La obra de Ben Affleck no solo es un thriller de suspenso, sino también una cápsula del tiempo que explica, con una memorable introducción animada, el origen del rencor persa hacia Estados Unidos, para luego sumergirnos en la angustiante crónica de los seis estadounidenses que escaparon de la embajada.
Desde su estreno en 2012, Argo ha sido aclamada por la crítica no solo como un ejercicio de suspense magistral, sino como una de las piezas cinematográficas más accesibles para comprender la compleja génesis de la revolución iraní y el posterior régimen del ayatolá Jomeini.

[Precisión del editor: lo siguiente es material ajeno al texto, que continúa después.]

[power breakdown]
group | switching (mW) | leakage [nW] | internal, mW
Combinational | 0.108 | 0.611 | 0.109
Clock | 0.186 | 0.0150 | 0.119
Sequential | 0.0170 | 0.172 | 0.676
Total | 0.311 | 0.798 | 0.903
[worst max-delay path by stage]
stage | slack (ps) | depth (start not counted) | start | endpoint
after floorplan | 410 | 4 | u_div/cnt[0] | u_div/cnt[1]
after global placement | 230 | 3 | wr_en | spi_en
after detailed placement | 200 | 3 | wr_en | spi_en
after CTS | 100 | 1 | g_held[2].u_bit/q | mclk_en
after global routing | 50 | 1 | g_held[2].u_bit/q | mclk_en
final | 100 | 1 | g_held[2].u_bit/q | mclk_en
### config.mk
export PLATFORM = sky130hd
export DESIGN_NAME = lin_activity_monitor
export DESIGN_NICKNAME = d
export VERILOG_FILES = /design/src/rtl/lam_pkg.sv /design/src/rtl/lam_rx_filter.sv /design/src/rtl/lam_header_timer.sv /design/src/rtl/lam_activity.sv /design/src/rtl/lin_activity_monitor.sv
export SDC_FILE = /design/constraint.sdc
export NUM_CORES = 1
export LEC_CHECK = 0
export BUFFER_PORTS_ARGS = -buffer_cell sky130_fd_sc_hd__buf_2
export CAP_MARGIN = 20
export CORE_AREA = 4 4 62 86
export DETAILED_ROUTE_END_ITERATION = 8
export DIE_AREA = 0 0 66 90
export PLACE_DENSITY = 0.68
export SLEW_MARGIN = 20
export SYNTH_ARGS = -nofsm -noshare
export SYNTH_HDL_FRONTEND = slang
export SYNTH_SLANG_ARGS = --single-unit
### constraint.sdc
create_clock -name clk -period 3.55 [get_ports clk]
set_clock_uncertainty 0.1 [all_clocks]
set_input_delay 0.1775 -clock clk [delete_from_list [all_inputs] [get_ports clk]]
set_output_delay 0.1775 -clock clk [all_outputs]
set_load 0.02 [all_outputs]
## src/rtl/pwm_pkg.sv

```systemverilog
package pwm_pkg;
  // Width of each programmed count
  parameter int unsigned PWM_W = 16;
  // Largest accepted period count: leaves room for period + 1 in PWM_W bits
  localparam logic [PWM_W-1:0] PER_MAX = PWM_W'((1 << PWM_W) - 2);

  typedef struct packed {
    logic [PWM_W-1:0] pre_div;
    logic [PWM_W-1:0] per_div;
    logic [PWM_W-1:0] hi_cnt;
  } pwm_cfg_t;
endpackage

```

## src/rtl/pwm_cfg_bank.sv

```systemverilog
module pwm_cfg_bank
  import pwm_pkg::*;
(
  input  logic     clk,
  input  logic     rst_n,
  input  logic     wr_en,
  input  pwm_cfg_t wr_cfg,
  input  logic     load,
  output pwm_cfg_t act_q,
  output pwm_cfg_t act_d
);
  localparam int unsigned XW = PWM_W + 1;

  pwm_cfg_t         sh_q, sh_d;
  logic [XW-1:0]    hi_lim;
  logic [PWM_W-1:0] per_w;

  // Shadow next state: clamp period, then clamp high count against it
  always_comb begin
    sh_d   = sh_q;
    per_w  = (wr_cfg.per_div > PER_MAX) ? PER_MAX : wr_cfg.per_div;
    hi_lim = {1'b0, per_w} + XW'(1);
    if (wr_en) begin
      sh_d.pre_div = wr_cfg.pre_div;
      sh_d.per_div = per_w;
      sh_d.hi_cnt  = ({1'b0, wr_cfg.hi_cnt} > hi_lim) ? hi_lim[PWM_W-1:0]
                                                     : wr_cfg.hi_cnt;
    end
  end

  // Active next state: copied only on a boundary or while idle
  always_comb begin
    act_d = load ? sh_q : act_q;
  end

  always_ff @(posedge clk or negedge rst_n) begin
    if (!rst_n) begin
      sh_q  <= '0;
      act_q <= '0;
    end else begin
      sh_q  <= sh_d;
      act_q <= act_d;
    end
  end

  assert_per_cap_R7: assert property (@(posedge clk) disable iff (!rst_n)
    act_q.per_div <= PER_MAX);

  assert_hi_cap_R6: assert property (@(posedge clk) disable iff (!rst_n)
    {1'b0, act_q.hi_cnt} <= ({1'b0, act_q.per_div} + XW'(1)));

  assert_hold_active_R8: assert property (@(posedge clk) disable iff (!rst_n)
    !load |=> $stable(act_q));
endmodule

```

## src/rtl/pwm_mod_counter.sv

```systemverilog
module pwm_mod_counter
  import pwm_pkg::*;
(
  input  logic             clk,
  input  logic             rst_n,
  input  logic             clr,
  input  logic             step,
  input  logic [PWM_W-1:0] limit,
  output logic [PWM_W-1:0] cnt_q,
  output logic [PWM_W-1:0] cnt_d,
  output logic             last
);
  logic at_lim;

  always_comb begin
    at_lim = (cnt_q == limit);
    last   = step && at_lim;
    if (clr)        cnt_d = '0;
    else if (last)  cnt_d = '0;
    else if (step)  cnt_d = cnt_q + PWM_W'(1);
    else            cnt_d = cnt_q;
  end

  always_ff @(posedge clk or negedge rst_n) begin
    if (!rst_n) cnt_q <= '0;
    else        cnt_q <= cnt_d;
  end

  assert_cnt_in_range_R2: assert property (@(posedge clk) disable iff (!rst_n)
    cnt_q <= limit);
endmodule

```

## src/rtl/pwm_duty_cmp.sv

```systemverilog
module pwm_duty_cmp
  import pwm_pkg::*;
(
  input  logic             clk,
  input  logic             rst_n,
  input  logic             en,
  input  logic [PWM_W-1:0] pos_d,
  input  logic [PWM_W-1:0] hi_d,
  output logic             pwm_q
);
  logic pwm_d;

  // Compare against the next counter position so the output lines up
  always_comb begin
    pwm_d = en && (pos_d < hi_d);
  end

  always_ff @(posedge clk or negedge rst_n) begin
    if (!rst_n) pwm_q <= 1'b0;
    else        pwm_q <= pwm_d;
  end

  assert_off_when_idle_R9: assert property (@(posedge clk) disable iff (!rst_n)
    !en |=> !pwm_q);
endmodule

```

## src/rtl/pwm_prescaled_gen.sv

```systemverilog
module pwm_prescaled_gen
  import pwm_pkg::*;
(
  input  logic             clk,
  input  logic             rst_n,
  input  logic             en,
  input  logic             cfg_we,
  input  logic [PWM_W-1:0] cfg_prescale,
  input  logic [PWM_W-1:0] cfg_period,
  input  logic [PWM_W-1:0] cfg_high,
  output logic             pwm_out
);
  localparam int unsigned SYNC_STAGES = 2;

  logic [SYNC_STAGES-1:0] rst_pipe;
  logic                   rst_li_n;
  logic                   run_q;
  logic                   run_go;
  logic                   load;
  logic                   tick;
  logic                   wrap;
  pwm_cfg_t               wr_cfg, act_q, act_d;
  logic [PWM_W-1:0]       pre_q, pre_d, per_q, per_d;

  // Reset: asserts at once, releases on the clock
  always_ff @(posedge clk or negedge rst_n) begin
    if (!rst_n) rst_pipe <= '0;
    else        rst_pipe <= {rst_pipe[SYNC_STAGES-2:0], 1'b1};
  end
  assign rst_li_n = rst_pipe[SYNC_STAGES-1];

  always_ff @(posedge clk or negedge rst_li_n) begin
    if (!rst_li_n) run_q <= 1'b0;
    else           run_q <= en;
  end

  always_comb begin
    run_go         = en && run_q;
    load           = !run_go || wrap;
    wr_cfg.pre_div = cfg_prescale;
    wr_cfg.per_div = cfg_period;
    wr_cfg.hi_cnt  = cfg_high;
  end

  pwm_cfg_bank u_cfg (
    .clk    (clk),
    .rst_n  (rst_li_n),
    .wr_en  (cfg_we),
    .wr_cfg (wr_cfg),
    .load   (load),
    .act_q  (act_q),
    .act_d  (act_d)
  );

  pwm_mod_counter u_pre (
    .clk   (clk),
    .rst_n (rst_li_n),
    .clr   (!run_go),
    .step  (run_go),
    .limit (act_q.pre_div),
    .cnt_q (pre_q),
    .cnt_d (pre_d),
    .last  (tick)
  );

  pwm_mod_counter u_per (
    .clk   (clk),
    .rst_n (rst_li_n),
    .clr   (!run_go),
    .step  (tick),
    .limit (act_q.per_div),
    .cnt_q (per_q),
    .cnt_d (per_d),
    .last  (wrap)
  );

  pwm_duty_cmp u_cmp (
    .clk   (clk),
    .rst_n (rst_li_n),
    .en    (en),
    .pos_d (per_d),
    .hi_d  (act_d.hi_cnt),
    .pwm_q (pwm_out)
  );

  assert_zero_duty_R4: assert property (@(posedge clk) disable iff (!rst_li_n)
    (run_q && act_q.hi_cnt == '0) |-> !pwm_out);

  assert_full_duty_R5: assert property (@(posedge clk) disable iff (!rst_li_n)
    (run_q && act_q.hi_cnt == act_q.per_div + PWM_W'(1)) |-> pwm_out);

  assert_idle_clear_R9: assert property (@(posedge clk) disable iff (!rst_li_n)
    !en |=> (pre_q == '0 && per_q == '0));
endmodule

```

El film ganador del Óscar a Mejor Película, dirigida y protagonizada por Ben Affleck, logra un equilibrio perfecto entre la precisión histórica y el entretenimiento de Hollywood, convirtiéndose en una ventana a uno de los capítulos más tensos de la Guerra Fría.
Viñetas que explican un cuarto de siglo de historia
Uno de los aciertos más notables de la cinta es su capacidad de sintetizar más de 25 años de historia en pocos minutos. Argo comprende que, para entender la desesperación de los funcionarios estadounidenses sitiados en 1979, el espectador debe primero comprender por qué miles de iraníes escalaban los muros de su embajada con tanto odio. La película logra esto mediante una secuencia inicial que funciona como una lección de historia visualmente impactante.

A través de una combinación de viñetas estáticas estilo cómic, imágenes de archivo y una voz en off serena pero contundente, la intro resume el derrocamiento del primer ministro democráticamente electo Mohammad Mosaddeq en 1953, un golpe orquestado por la CIA y el servicio secreto británico. La secuencia muestra la instauración del Sha Mohammad Reza Pahlavi, un monarca pro-occidental cuya policía secreta (SAVAK) torturaba y asesinaba a disidentes mientras él vivía en la opulencia.